皆様
大会会長の藤田敦子です。
平成24年8月31日~9月2日にかけて開催した第15回日本在宅ホスピス協会全国大会in船橋(主催:日本在宅ホスピス協会)は、盛会裏に終了しました。全国から約300名の医療・福祉関係者の参加があり、閉会式後に行われました市民公開講座には、約250名の一般市民等が参加されました。ここに感謝申し上げます。

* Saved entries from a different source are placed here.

===== src/rtl/bus_arbiter4.sv =====
// bus_arbiter4: four-requester round-robin arbiter for one shared 16-bit bus.
// An owner keeps the bus for at most MAX_BURST consecutive transfers while
// someone else is waiting. A lone requester keeps it indefinitely. Every
// output is registered, so req and data reach the outputs only at clock edges.
module bus_arbiter4 #(
    parameter int MAX_BURST = 4
) (
    input  logic        clock,
    input  logic        reset,
    input  logic [3:0]  req,
    input  logic [15:0] in1,
    input  logic [15:0] in2,
    input  logic [15:0] in3,
    input  logic [15:0] in4,
    output logic [3:0]  grant,
    output logic [1:0]  control,
    output logic [15:0] bus_out,
    output logic        bus_valid
);

    typedef enum logic {
        IDLE = 1'b0,
        OWN  = 1'b1
    } state_t;

    state_t      state_reg;
    logic [1:0]  last_owner_reg;
    logic [2:0]  burst_cnt_reg;

    logic [15:0] in_data [4];
    logic [1:0]  rot_idx [4];
    logic [3:0]  req_rot;
    logic        win_found;
    logic [1:0]  win_idx;
    logic        transfer;
    logic        burst_done;

    assign in_data[0] = in1;
    assign in_data[1] = in2;
    assign in_data[2] = in3;
    assign in_data[3] = in4;

    // Requests in search order. Slot 0 is last_owner+1, and slot 3 wraps back
    // to last_owner itself, so a lone requester can win again.
    generate
        for (genvar gi = 0; gi < 4; gi++) begin : g_rot
            assign rot_idx[gi] = last_owner_reg + 2'(gi + 1);
            assign req_rot[gi] = req[rot_idx[gi]];
        end
    endgenerate

    // Pick the first set request in rotation order (the lowest slot wins).
    always_comb begin
        win_found = 1'b0;
        win_idx   = last_owner_reg;
        for (int k = 3; k >= 0; k--) begin
            if (req_rot[k]) begin
                win_found = 1'b1;
                win_idx   = rot_idx[k];
            end
        end
    end

    // A transfer happens when the granted requester is still requesting.
    // burst_done means this cycle's transfer is the MAX_BURST-th one.
    assign transfer   = |(grant & req);
    assign burst_done = (burst_cnt_reg == 3'(MAX_BURST - 1));

    // Arbitration state machine with registered grant, select and data outputs.
    always_ff @(posedge clock) begin
        if (reset) begin
            state_reg      <= IDLE;
            grant          <= 4'b0000;
            control        <= 2'd0;
            bus_out        <= 16'h0000;
            bus_valid      <= 1'b0;
            burst_cnt_reg  <= 3'd0;
            last_owner_reg <= 2'd3;
        end else begin
            bus_valid <= transfer;
            if (transfer) begin
                bus_out <= in_data[control];
            end

            case (state_reg)
                IDLE: begin
                    burst_cnt_reg <= 3'd0;
                    if (win_found) begin
                        state_reg      <= OWN;
                        grant          <= 4'b0001 << win_idx;
                        control        <= win_idx;
                        last_owner_reg <= win_idx;
                    end
                end
                OWN: begin
                    if (!req[control]) begin
                        // The owner has dropped its request. Hand the bus over
                        // directly, or go idle if nobody else is requesting.
                        burst_cnt_reg <= 3'd0;
                        if (win_found) begin
                            grant          <= 4'b0001 << win_idx;
                            control        <= win_idx;
                            last_owner_reg <= win_idx;
                        end else begin
                            state_reg <= IDLE;
                            grant     <= 4'b0000;
                        end
                    end else if (burst_done) begin
                        // The burst limit is reached. Hand over only if
                        // another requester is waiting; otherwise start a
                        // new burst for the same owner.
                        burst_cnt_reg <= 3'd0;
                        if (|(req & ~grant)) begin
                            grant          <= 4'b0001 << win_idx;
                            control        <= win_idx;
                            last_owner_reg <= win_idx;
                        end
                    end else begin
                        burst_cnt_reg <= burst_cnt_reg + 3'd1;
                    end
                end
                default: begin
                    state_reg <= IDLE;
                    grant     <= 4'b0000;
                end
            endcase
        end
    end

endmodule


===== config.mk =====
export PLATFORM = sky130hd
export DESIGN_NAME = bus_arbiter4
export DESIGN_NICKNAME = d
export VERILOG_FILES = /design/src/rtl/bus_arbiter4.sv
export SDC_FILE = /design/constraint.sdc
export NUM_CORES = 1
export LEC_CHECK = 0
export ABC_CLOCK_PERIOD_IN_PS = 2000
export CAP_MARGIN = 5
export CORE_AREA = 2 2 70 72
export CTS_BUF_LIST = sky130_fd_sc_hd__clkbuf_16
export DETAILED_ROUTE_END_ITERATION = 6
export DIE_AREA = 0 0 72 74
export PLACE_DENSITY = 0.88
export SLEW_MARGIN = 0
export SYNTH_ARGS = -nofsm -noshare
export SYNTH_HDL_FRONTEND = slang
export SYNTH_SLANG_ARGS = --single-unit

===== constraint.sdc =====
create_clock -name clock -period 2 [get_ports clock]
set_input_delay 0.4 -clock clock [delete_from_list [all_inputs] [get_ports clock]]
set_output_delay 0.4 -clock clock [all_outputs]
set_load 0.02 [all_outputs]

Word-level counts from Yosys, hierarchy flattened. Cells that the tools add are included.

Register bits after elaboration: 29. Latch bits: 0. Bits in writable memories: 0. Bits in read-only memories: 0. Input bits: 70. Output and inout bits: 23. Word-level logic and storage cells: 71. Memories: 0.

Add/sub/neg operators: 4. Multipliers: 0. Divide/modulo/power cells: 0. Order comparisons: 6. Equal/unequal tests: 4. Shift operators: 1. Mux-type cells: 40. Bitwise operators: 5. Reductions and logical operators: 4.

Operators by type and width (number): $bmux W16 S2 (1); $mux W16 (2); $mux W4 (5); $mux W2 (9); $lt A2 B3 Y1 const B (5); $mux W1 (11); $bmux W1 S2 (5); $and A4 B4 Y4 (2); $pmux W2 S2 (2); $pmux W4 S2 (1); $reduce_or A4 Y1 (2); $mux W3 (2); $pmux W3 S2 (1); $add A2 B2 Y2 const B (2); $not A4 Y4 (1); $shl A1 B2 Y4 const A (1); $add A3 B1 Y3 const B (1); $eq A3 B2 Y1 const B (1); $ge A3 B3 Y1 const B (1); $ne A3 B2 Y1 const B (1); $ne A3 B3 Y1 const B (1); $not A2 Y3 (1); $reduce_and A3 Y1 (1); $add A2 B1 Y2 const B (1); other kinds (4) (4).

Logic depth before layout (Yosys ltp).
Word-level depth: 11. Depth in mapped cells: 7. Depth with buffers taken out: 6.

Worst setup path after synthesis. Ideal clock, no wire load.

Path type: register to register. Start point: register control[1]. End point: register last_owner_reg[1]. Setup time: 0.145 ns. Arrival time: 1.637 ns. Data required time: 1.855 ns. Setup slack: 0.218 ns. Stages on the path, launching flop included: 6. Path buffers: 1. Period minus slack after synthesis: 1.782 ns. Path through: dfxtp_1 buf_6 mux4_2 a31o_1 a21oi_1 o21ai_1.

Cells in the longest elaborated chain, start to end: 4. Elaborated cells on any way between the ends: 7. Those cells by class: 2 x eq/ne; 4 x mux; 1 x reduce/logical.

RTL lines: start, declared (RTL line 16) `output logic [1:0] control,`; start signal, assigned (RTL line 91) `control <= win_idx;`; start signal, assigned (RTL line 102) `control <= win_idx;`; start signal, assigned (RTL line 115) `control <= win_idx;`; $bmux W1 S2 (*) (RTL line 96) `if (!req[control]) begin`; $mux W1 (implied by the code) (*) (RTL line 96); $mux W2 (tied with other cells) (RTL line 96); $pmux W2 S2 or $reduce_and A2 Y1 (tied branches); end signal, assigned (RTL line 92) `last_owner_reg <= win_idx;`; end signal, assigned (RTL line 103) `last_owner_reg <= win_idx;`; end signal, assigned (RTL line 116) `last_owner_reg <= win_idx;`; end, declared (RTL line 27) `logic [1:0] last_owner_reg;`.

Mark *: on every way between the ends. The rest lies on a longest branch, timed or not. The select of a mux whose other input is x is not followed. A chain may end at the register's enable or synchronous reset.

Worst setup path after layout.
Start point: input port req[1]. End point: register grant[2].

Cells in the longest elaborated chain, start to end: 10. Elaborated cells on any way between the ends: 30. Those cells by class: 3 x eq/ne; 1 x shift; 23 x mux; 1 x bitwise; 2 x reduce/logical.

RTL lines: start, declared (RTL line 10) `input logic [3:0] req,`; $bmux W1 S2 (RTL line 48) `assign req_rot[gi] = req[rot_idx[gi]];`; $mux W1 (implied by the code) (RTL line 48); $mux W2 (3 in series) (RTL line 57) `if (req_rot[k]) begin`; $shl A1 B2 Y4 (RTL line 90, 101, 114); $mux W4 (RTL line 113) `if (|(req & ~grant)) begin`; $mux W4 (RTL line 108) `end else if (burst_done) begin`; $mux W4 (RTL line 96); $pmux W4 S2 (RTL line 85) `case (state_reg)`; end signal, assigned (RTL line 90) `grant <= 4'b0001 << win_idx;`; end signal, assigned (RTL line 101) `grant <= 4'b0001 << win_idx;`; end signal, assigned (RTL line 114) `grant <= 4'b0001 << win_idx;`; end, declared (RTL line 15) `output logic [3:0] grant,`.

Parallel ways exist; a longest one is shown, timed or not. The select of a mux whose other input is x is not followed.

==> results.ini <==
[worst_setup_path]
worstPathArrival_ps=2040
cpMaxStageDelayCell=clkdlybuf4s50_1
r2r-end=last_owner_reg[0]$_SDFFE_PP1P_
cp-start-kind=primary input
crit_buf_inv=2
worstPathCellList=clkdlybuf4s50_1 > nor2b_1 > o41ai_4 > buf_4 > a31oi_4 > nand2_1 > o32ai_1
required_ps=2130
cp-startpoint=req[1]
crit_type=primary input to flop
crit_fanout=6
crit_end=grant[2]$_SDFFE_PP0P_
endpoint_kind=flop
max_stage_delay_ps=490
ff2ff_setup_slack_ps=350
crit_family=buffers and inverters
cp.depth=7
rr_startpoint=control[1]$_SDFFE_PP0P_
reg2reg_depth=4

[clock_tree]
cts_max_path_buffers=2
cts_root_buffer=clkbuf_16
cts-buffers-inserted=5
clkLatencyLatePin_ps=260
path_clk_slew_ps=50
htree_levels=2
cts_tree=built
cts.sinks=29

[logic_synthesis]
synth.avg_cell_area_um2=10.1
synthCells=164
yosysWarnings=0
netlist_area_mm2=0.00166
synth_nets=236
yosysSeqAreaShare_pct=35.0
synth-seq-cells=29
ys_types=39

[grt]
grt_max_degree=21
antenna_found_initial=0
grt-ovfl-total=0
grt_use_met2_pct=34.6
first_global_vias=1649
grt.total_usage_pct=17.9
grt_pass1_wl_um=7440
use_met1_pct=19.4
busiest_layer=met2
met3_usage_pct=5.01

[sta]
skew_ps=4.21
rsz0062_at_grt=no
hold_viol=0
worst-slew-pin-transition_ps=388
min_period_over_period_pct=95.1
relSlewSlack_pct=73.8
maxSlewViolCount=0
period_needed_ps=1900
setup_viol=0
finalSetupTns_ps=0
fmax_mhz=526

[routing]
post-route-drc-count=0
dr.pass1.iters=4
vias=1640
ant_nets=0
drt-total-wl_um=4690
via_per_inst=5.06
avgRoutedWirePerCell_um=14.5
drt-initial-drc-count=67

[floorplan]
fp.dieArea_mm2=0.00533
die_h_um=74
design.core.area_mm2=0.00460
start_util_pct=36.1
top_level_ports=93
die_w_um=72
row_count=25

[placed_design]
io_buffers=92
place_area_mm2=0.00272
globalplace.congestion=0.835
dp_hpwl_um=3790

[pwr]
ir_drop_mv=0.432
power.leakage_nw=1.05
power.density_mw_per_mm2=793

[outcome]
outcome=completed

[finish]
final_nets=341
area.growth.synth_to_final_pct=72.9
antennaDiodeCount=0
largest_reg_flops=16
design_area_mm2=0.00287
drive_above_1_share_pct=16.3

[run]
cap_viol_max_count=0

[worst_hold_path]
hold_path.class=flop to flop

-- routing by layer --
layer | up-vias | routed length (um)
met5 | - | 0
met4 | 0 | 18
met3 | 2 | 291
met2 | 48 | 2570
met1 | 778 | 1810
li1 | 812 | -
-- worst min-delay path by stage --
stage | startpoint | end | slack [ps] | cells past startpoint
2_1_floorplan | burst_cnt_reg[0]$_SDFF_PP0_ | burst_cnt_reg[0]$_SDFF_PP0_ | 400 | 1
3_3_place_gp | burst_cnt_reg[0]$_SDFF_PP0_ | burst_cnt_reg[0]$_SDFF_PP0_ | 410 | 1
3_5_place_dp | burst_cnt_reg[0]$_SDFF_PP0_ | burst_cnt_reg[0]$_SDFF_PP0_ | 410 | 1
4_1_cts | burst_cnt_reg[0]$_SDFF_PP0_ | burst_cnt_reg[0]$_SDFF_PP0_ | 420 | 1
5_1_grt | burst_cnt_reg[0]$_SDFF_PP0_ | burst_cnt_reg[0]$_SDFF_PP0_ | 460 | 1
6_report | burst_cnt_reg[0]$_SDFF_PP0_ | burst_cnt_reg[0]$_SDFF_PP0_ | 420 | 1
-- cell usage in the layout (no fill, tap or decap), drive strengths merged, types with 5 or more instances in the layout --
cell type / n
clkdlybuf4s50: 91
nand2: 36
dfxtp: 29
a21oi: 19
buf: 17
mux4: 17
nor2: 9
inv: 5
nand2b: 5
clkbuf: 5
nor2b: 5
-- per-stage QoR --
step / cells / total power [mW] / hold WS [ps] / setup slack (ps) / utilization [%]
finish: 324 / 2.27 / 415 / 97.3 / 62.3
global route: 324 / 2.39 / 457 / 9.04 / 62.3
CTS: 323 / 2.29 / 421 / 57.1 / 62.1
detailed placement: 315 / 1.61 / 415 / -206 / 59.1
global placement: 315 / 1.59 / 409 / -159 / 59.1
floorplan: 164 / 1.20 / 399 / 218 / -
-- cell type report --
cell class                 count  area, um^2
clock buffer                   5         125
tap                           54        67.6
timing repair buffer         109        1060
multi-input combinational    120        1000
inverter                       4        15.0
fill                         376        1730
clock inverter                 3        13.8
sequential                    29         581
-- worst register-to-register path, stage by stage (launching register included) --
cell,delay [ps]
dfxtp_1,390
mux4_2,590
a31oi_4,260
nand2_1,140
a2bb2oi_1,150
-- cell families after synthesis --
family                   after synthesis  share of synthesized area [%]
AND/OR/NAND/NOR                       65                           18.6
AO/OA/AOI/OAI                         36                           16.3
flip-flops                            29                           35.0
multiplexers                          17                           24.0
buffers and inverters                 15                           4.60
adder cells (fa/ha/maj)                2                           1.51
-- where the power goes --
group | internal, mW | switching (mW)
clock network | 0.449 | 0.230
registers | 0.659 | 0.0641
logic | 0.490 | 0.380
-- cell usage after synthesis, drive strengths merged --
| library cell | instances | area, um^2 |
|---|---|---|
| nand3 | 3 | 20.0 |
| nor2 | 9 | 36.3 |
| nand3b | 1 | 7.51 |
| o41ai | 1 | 27.5 |
| o32ai | 4 | 42.6 |
| a2bb2oi | 1 | 8.76 |
| a31o | 1 | 8.76 |
| ha | 2 | 25.0 |
| inv | 4 | 15.0 |
| nor4 | 1 | 6.26 |
| a311oi | 1 | 8.76 |
| nor2b | 5 | 38.8 |
| nand2b | 5 | 31.3 |
| or4 | 1 | 7.51 |
| clkbuf | 5 | 22.5 |
| dfxtp | 29 | 581 |
| a211oi | 1 | 7.51 |
| o311ai | 1 | 8.76 |
| or2 | 1 | 6.26 |
| nor3b | 1 | 7.51 |
| a22oi | 2 | 15.0 |
| and2 | 1 | 6.26 |
| o21a | 2 | 16.3 |
| a21oi | 19 | 95.1 |
| a31oi | 1 | 21.3 |
| nand2 | 36 | 135 |
| nor3 | 1 | 5.00 |
| buf | 6 | 38.8 |
| mux4 | 17 | 398 |
| o21ai | 2 | 10.0 |
-- what timing repair did --
item / CTS / global route
resized for setup: 0 / 1
setup endpoints to repair: 0 / 5
buffers inserted: 0 / 1
hold buffers: 0 / 0
Power figures use the tool's default switching activity.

協会による総会(講堂)本大会は、「最後の時を自分の家で自分らしく過ごしたい」という患者の思いの実現を目指して、「思い」を共有する医療、介護、福祉、行政、市民が集い、毎月1回の実行委員会を行い、セミナーハウスクロスウェーブ船橋で開催しました。
参加した医療・介護・福祉関係者は、8月31日に行われたウェルカムパーティー、9月1日の3つの教育講演、口腔ケア研修と分科会、懇親会、2日の分科会報告会の場で、顔と顔を合わせて、互いの職種による違いや、疑問や思いを本音で語り合いました。大きな学会とは違う、知り合い、深め合い、高めあい、癒やしあうことを目的としているため、オプションには太宰治が泊まったとされる「玉川旅館(画像)」での温泉(昼食付)や懇親会後の23時までの交流会なども設けています。

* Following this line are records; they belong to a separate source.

### src/rtl/player_input_conditioner.sv
// Per-player key front end: synchronise, debounce, press pulses, command strobe.
// Optional auto-repeat of held keys is built when AUTO_REPEAT_EN is defined.
module player_input_conditioner #(
    parameter int          DEB_CYCLES    = 10000,
    parameter int          REPEAT_CYCLES = 150000,
    parameter logic [4:0]  REPEAT_MASK   = 5'b11110
) (
    input  logic       clk,
    input  logic       rst,
    input  logic [4:0] btn_raw,
    output logic [4:0] btn_level,
    output logic [4:0] press,
    output logic       cmd_valid,
    output logic [2:0] cmd
);

    localparam int DW = $clog2(DEB_CYCLES);
    localparam logic [DW-1:0] DEB_LAST = DW'(DEB_CYCLES - 1);

    logic [4:0]    sync1;
    logic [4:0]    sync2;
    logic [DW-1:0] cnt [5];
    logic [4:0]    rise;
    logic [4:0]    rep_hit;
    logic [4:0]    press_next;
    logic [2:0]    code;

    always_ff @(posedge clk or posedge rst) begin
        if (rst) begin
            sync1 <= '0;
            sync2 <= '0;
        end else begin
            sync1 <= btn_raw;
            sync2 <= sync1;
        end
    end

    for (genvar i = 0; i < 5; i++) begin : g_deb
        always_ff @(posedge clk or posedge rst) begin
            if (rst) begin
                cnt[i]       <= '0;
                btn_level[i] <= 1'b0;
            end else if (sync2[i] == btn_level[i]) begin
                cnt[i] <= '0;
            end else if (cnt[i] == DEB_LAST) begin
                btn_level[i] <= sync2[i];
                cnt[i]       <= '0;
            end else begin
                cnt[i] <= cnt[i] + 1'b1;
            end
        end

        assign rise[i] = sync2[i] & ~btn_level[i] & (cnt[i] == DEB_LAST);
    end

`ifdef AUTO_REPEAT_EN
    localparam int RW = $clog2(REPEAT_CYCLES);
    localparam logic [RW-1:0] REP_LAST = RW'(REPEAT_CYCLES - 1);

    for (genvar i = 0; i < 5; i++) begin : g_rep
        if (REPEAT_MASK[i]) begin : g_on
            logic [RW-1:0] rep_cnt;

            // Level is still low on the initial-press edge, so that clears too.
            always_ff @(posedge clk or posedge rst) begin
                if (rst) begin
                    rep_cnt <= '0;
                end else if (!btn_level[i] || rep_cnt == REP_LAST) begin
                    rep_cnt <= '0;
                end else begin
                    rep_cnt <= rep_cnt + 1'b1;
                end
            end

            assign rep_hit[i] = btn_level[i] & (rep_cnt == REP_LAST);
        end else begin : g_off
            assign rep_hit[i] = 1'b0;
        end
    end
`else
    logic unused_rep;

    assign unused_rep = ^{REPEAT_MASK, 32'(REPEAT_CYCLES)};
    assign rep_hit    = '0;
`endif

    assign press_next = rise | rep_hit;

    always_comb begin
        code = 3'd0;
        for (int i = 4; i >= 0; i--) begin
            if (press[i]) begin
                code = 3'(i + 1);
            end
        end
    end

    always_ff @(posedge clk or posedge rst) begin
        if (rst) begin
            press     <= '0;
            cmd_valid <= 1'b0;
            cmd       <= '0;
        end else begin
            press     <= press_next;
            cmd_valid <= |press;
            cmd       <= code;
        end
    end

endmodule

この日本在宅ホスピス協会は、がん緩和ケアのホスピスケアの部分に焦点を当て、患者と家族のQOLを最優先し、患者と家族が安心して家で過ごせるケアを実施するとした「在宅ホスピスケア基準」を作り、普及に努めています。
分科会11日に開催された分科会1「一人暮らしや介護力の低い人を地域の力で支えるため」では、地域住民も含めて、家で最期までが可能なこと、がん末期の患者さんの場合は在宅医療をする医師の訪問診療を入れること、在宅医の緩和ケア技術のアップには緩和ケア病棟医師のアドバイスを可能にする医師と医師との連携が必要なことなどが話されました。自治会の理解の下、一人暮らしを支えた事例などもあり、住居の問題もクローズアップしました。各地からの来た医師からの本音トーク、緩和ケア医が参加する中での意思の共有や連携の在り方の討議、市民からの声など、たくさんのことが得られた分科会でした。
分科会2「医療的ケアのある人を支える」は、厚労省担当者の介護職によるたんの吸引等制度の説明があり、医師から疑問、看護師からの医行為を介護職がすることへの不安などが話しあわれ、実際にケアを提供している介護職からの課題が出ました。会場から、ALSなどの患者も参加され、議論に議論を重ね、トータルヘルスプランナーでもある看護師の「ヘルパーが安全に行われるように教えることも看護師の大切な仕事」という話も出て、2日の報告では、介護職の吸引等は、平常時に行うものであり、異常時・緊急時にどう医療職につなぐかが大事という結論に至りました。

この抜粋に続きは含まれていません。